= Beginning of Section =

[src/rtl/lbp_ctrl_if.sv]
// Bus between the LBP sequencer and its surroundings: grayscale read port,
// LBP write port, position counter handshake and start/finish status.
interface lbp_ctrl_if #(
    parameter int unsigned ADDR_W = 14
);
    logic              gray_ready;
    logic [ADDR_W-1:0] pos;
    logic              cnt_en;
    logic              gray_req;
    logic [ADDR_W-1:0] gray_addr;
    logic [7:0]        gray_data;
    logic              lbp_valid;
    logic [ADDR_W-1:0] lbp_addr;
    logic [7:0]        lbp_data;
    logic              finish;

    modport master (
        input  gray_ready, pos, gray_data,
        output cnt_en, gray_req, gray_addr, lbp_valid, lbp_addr, lbp_data, finish
    );

    modport slave (
        output gray_ready, pos, gray_data,
        input  cnt_en, gray_req, gray_addr, lbp_valid, lbp_addr, lbp_data, finish
    );
endinterface

[src/rtl/lbp_ctrl.sv]
// LBP sequencer: fetches each interior 3x3 window, forms the 8-bit LBP code and writes it.
// Optional macro LBP_SLIDING_WINDOW_EN reuses two window columns and fetches only the right one.
module lbp_ctrl #(
    parameter int unsigned IMG_W  = 128,
    parameter int unsigned ADDR_W = 14
) (
    input  logic       clk,
    input  logic       reset,
    lbp_ctrl_if.master bus
);
    localparam int unsigned       XW         = ADDR_W / 2;
    localparam logic [XW-1:0]     X_FIRST    = XW'(1);
    localparam logic [ADDR_W-1:0] LAST_POS   = ADDR_W'((IMG_W - 2) * IMG_W + (IMG_W - 2));
    localparam logic [ADDR_W-1:0] ORIGIN_OFF = ADDR_W'(IMG_W + 1);

    typedef enum logic [2:0] {IDLE, FETCH, CALC, WRITE, DONE} state_t;

    state_t            state, state_nxt;
    logic [3:0]        k, k_nxt;
    logic [7:0]        win [9];
    logic [7:0]        code;
    logic [7:0]        lbp_data_q;
    logic              slide;
    logic [3:0]        k_last;
    logic [1:0]        rd_row, rd_col;
    logic [3:0]        cap_idx;
    logic [ADDR_W-1:0] rd_addr;
    logic              gray_req, lbp_valid, cnt_en, finish;
    logic [ADDR_W-1:0] gray_addr, lbp_addr;

`ifdef LBP_SLIDING_WINDOW_EN
    // Only a row-start centre lacks a reusable left/middle column.
    assign slide = (bus.pos[XW-1:0] != X_FIRST);
`else
    assign slide = 1'b0;
`endif

    // Read/capture mapping for the current fetch index.
    always_comb begin
        k_last  = slide ? 4'd3 : 4'd9;
        rd_row  = slide ? 2'(k) : 2'(k / 4'd3);
        rd_col  = slide ? 2'd2  : 2'(k % 4'd3);
        rd_addr = bus.pos + (ADDR_W'(rd_row) << XW) + ADDR_W'(rd_col) - ORIGIN_OFF;
        cap_idx = k - 4'd1;
        if (slide) begin
            case (k)
                4'd1:    cap_idx = 4'd2;
                4'd2:    cap_idx = 4'd5;
                default: cap_idx = 4'd8;
            endcase
        end
    end

    assign code = {win[8] >= win[4], win[7] >= win[4], win[6] >= win[4], win[5] >= win[4],
                   win[3] >= win[4], win[2] >= win[4], win[1] >= win[4], win[0] >= win[4]};

    always_ff @(posedge clk or posedge reset) begin
        if (reset) state <= IDLE;
        else       state <= state_nxt;
    end

    // Next-state and bus strobes.
    always_comb begin
        state_nxt = state;
        k_nxt     = k;
        gray_req  = 1'b0;
        gray_addr = '0;
        lbp_valid = 1'b0;
        lbp_addr  = '0;
        cnt_en    = 1'b0;
        finish    = 1'b0;
        case (state)
            IDLE: begin
                if (bus.gray_ready) begin
                    state_nxt = FETCH;
                    k_nxt     = '0;
                end
            end
            FETCH: begin
                if (k != k_last) begin
                    gray_req  = 1'b1;
                    gray_addr = rd_addr;
                    k_nxt     = k + 4'd1;
                end else begin
                    state_nxt = CALC;
                    k_nxt     = '0;
                end
            end
            CALC: state_nxt = WRITE;
            WRITE: begin
                lbp_valid = 1'b1;
                lbp_addr  = bus.pos;
                if (bus.pos == LAST_POS) begin
                    state_nxt = DONE;
                end else begin
                    cnt_en    = 1'b1;
                    state_nxt = FETCH;
                end
            end
            DONE:    finish = 1'b1;
            default: state_nxt = IDLE;
        endcase
    end

    // Fetch index, window capture and code register.
    always_ff @(posedge clk or posedge reset) begin
        if (reset) begin
            k          <= '0;
            lbp_data_q <= '0;
            for (int i = 0; i < 9; i++) win[i] <= '0;
        end else begin
            k <= k_nxt;
            if (state == FETCH) begin
                if (k == 4'd0 && slide) begin
                    win[0] <= win[1];
                    win[1] <= win[2];
                    win[3] <= win[4];
                    win[4] <= win[5];
                    win[6] <= win[7];
                    win[7] <= win[8];
                end
                if (k != 4'd0) win[cap_idx] <= bus.gray_data;
            end
            if (state == CALC) lbp_data_q <= code;
        end
    end

    assign bus.gray_req  = gray_req;
    assign bus.gray_addr = gray_addr;
    assign bus.lbp_valid = lbp_valid;
    assign bus.lbp_addr  = lbp_addr;
    assign bus.lbp_data  = lbp_data_q;
    assign bus.cnt_en    = cnt_en;
    assign bus.finish    = finish;
endmodule

[src/flat_wrapper.sv]
// flat-port wrapper written by rule: the top's interface ports become plain ports
module lbp_ctrl_flat 
#(
    parameter int unsigned IMG_W  = 128,
    parameter int unsigned ADDR_W = 14
)
  (clk, reset, bus_gray_ready, bus_pos, bus_gray_data, bus_cnt_en, bus_gray_req, bus_gray_addr, bus_lbp_valid, bus_lbp_addr, bus_lbp_data, bus_finish);
  lbp_ctrl_if #(.ADDR_W(ADDR_W)) bus_i ();
  input  logic clk;
  input  logic reset;
  input wire logic [$bits(bus_i.gray_ready)-1:0] bus_gray_ready;
  input wire logic [$bits(bus_i.pos)-1:0] bus_pos;
  input wire logic [$bits(bus_i.gray_data)-1:0] bus_gray_data;
  output wire logic [$bits(bus_i.cnt_en)-1:0] bus_cnt_en;
  output wire logic [$bits(bus_i.gray_req)-1:0] bus_gray_req;
  output wire logic [$bits(bus_i.gray_addr)-1:0] bus_gray_addr;
  output wire logic [$bits(bus_i.lbp_valid)-1:0] bus_lbp_valid;
  output wire logic [$bits(bus_i.lbp_addr)-1:0] bus_lbp_addr;
  output wire logic [$bits(bus_i.lbp_data)-1:0] bus_lbp_data;
  output wire logic [$bits(bus_i.finish)-1:0] bus_finish;
  assign bus_i.gray_ready = bus_gray_ready;
  assign bus_i.pos = bus_pos;
  assign bus_i.gray_data = bus_gray_data;
  assign bus_cnt_en = bus_i.cnt_en;
  assign bus_gray_req = bus_i.gray_req;
  assign bus_gray_addr = bus_i.gray_addr;
  assign bus_lbp_valid = bus_i.lbp_valid;
  assign bus_lbp_addr = bus_i.lbp_addr;
  assign bus_lbp_data = bus_i.lbp_data;
  assign bus_finish = bus_i.finish;
  lbp_ctrl #(.IMG_W(IMG_W), .ADDR_W(ADDR_W)) u_core (.clk(clk), .reset(reset), .bus(bus_i));
endmodule
[config.mk]
export PLATFORM = sky130hd
export DESIGN_NAME = lbp_ctrl_flat
export DESIGN_NICKNAME = d
export VERILOG_FILES = /design/src/rtl/lbp_ctrl_if.sv /design/src/rtl/lbp_ctrl.sv /design/src/flat_wrapper.sv
export SDC_FILE = /design/constraint.sdc
export NUM_CORES = 1
export LEC_CHECK = 0
export CAP_MARGIN = 20
export CORE_MARGIN = 10
export CORE_UTILIZATION = 35
export CTS_CLUSTER_DIAMETER = 50
export DETAILED_ROUTE_END_ITERATION = 7
export GPL_TIMING_DRIVEN = 0
export HOLD_SLACK_MARGIN = 0.15
export PLACE_DENSITY = 0.51
export SKIP_LAST_GASP = 1
export SLEW_MARGIN = 20
export SYNTH_ARGS = -nofsm -noshare
export SYNTH_HDL_FRONTEND = slang
export SYNTH_SLANG_ARGS = --single-unit
[constraint.sdc]
create_clock -name clk -period 13.67 [get_ports clk]
set_input_delay 2.0505 -clock clk [delete_from_list [all_inputs] [get_ports clk]]
set_output_delay 2.0505 -clock clk [all_outputs]
set_load 0.01 [all_outputs]
Yosys cells after proc, flatten, opt, wreduce, memory -nomap -nowiden
Cells that the tools add are included.
W data, S select, Z words.
- flip-flop bits (word level): 87
- bits of input ports: 25
- output and inout port bits: 40
- add/subtract/negate cells: 5
- div/mod/pow operators: 2
- order comparisons: 10
- equal/unequal tests: 8
- multiplexer cells: 23
- bitwise operators: 2
- reductions and logical operators: 7
- operator list (kind ; count):
    $bwmux W72 ; 1
    $mux W72 ; 1
    $ge A8 B8 Y1 ; 8
    $mux W16 ; 3
    $mux W14 ; 3
    $demux W8 S4 ; 1
    $pmux W3 S5 ; 1
    $add A14 B2 Y14 ; 1
    $add A14 B9 Y14 ; 1
    $eq A14 B14 Y1 const B ; 1
    $sub A14 B8 Y14 const B ; 1
    $mux W3 ; 3
    $mux W4 ; 2
    $mux W8 ; 1
    $pmux W4 S2 ; 1
    $eq A3 B2 Y1 const B ; 2
    $mux W1 ; 6
    $ge A5 B5 Y1 const B ; 1
    $lt A5 B1 Y1 const B ; 1
    $not A4 Y5 ; 1
    $add A4 B1 Y4 const B ; 1
    $div A4 B2 Y4 const B ; 1
    $mod A4 B2 Y4 const B ; 1
    $ne A2 B2 Y1 const B ; 2
    other kinds (11) ; 12

Longest topological paths before layout
Gate-level depths: netlist (run 1).
- word-level depth: 8
- gate-level depth with buffers: 21

Worst setup path after synthesis (run 1)
OpenSTA, ideal clock, no wires.
- path type: input -> output
- start point: in bus_pos[1]
- end point: out bus_gray_addr[11]
- arrival time: 3.976 ns
- slack: 7.644 ns
- stages on the path: 11
- path buffers: 0
- path through: inv_1 ha_1 inv_1 ha_1 inv_1 fa_1 nor2b_1 o2111ai_1 a211oi_1 nor3_1 nor3_1
- longest elaborated chain between the ends: 5
- RTL lines (item ; RTL line ; text):
    start: declaration ; flat_wrapper.sv:12 ; input wire logic [$bits(bus_i.pos)-1:0] bus_pos;
    $add A14 B9 Y14 ; lbp_ctrl.sv:43 ; rd_addr = bus.pos + (ADDR_W'(rd_row) << XW) + ADDR_W'(rd_col) - ORIGIN_OFF;
    $add A14 B2 Y14 ; lbp_ctrl.sv:43 ;
    $sub A14 B8 Y14 ; lbp_ctrl.sv:43 ;
    $mux W14 ; lbp_ctrl.sv:80 ; if (k != k_last) begin
    $mux W14 ; lbp_ctrl.sv:72 ; case (state)
    end: declaration ; flat_wrapper.sv:16 ; output wire logic [$bits(bus_i.gray_addr)-1:0] bus_gray_addr;
Every way passes these cells.

Final worst setup path (run 1)
Same ends and word-level chain as after synthesis.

= End of Section =

▸ **Exercise prompt**
The answer must be every line from the entries above that holds the string "start".

▸ **Expected output**
// LBP write port, position counter handshake and start/finish status.
    // Only a row-start centre lacks a reusable left/middle column.
- start point: in bus_pos[1]
    start: declaration ; flat_wrapper.sv:12 ; input wire logic [$bits(bus_i.pos)-1:0] bus_pos;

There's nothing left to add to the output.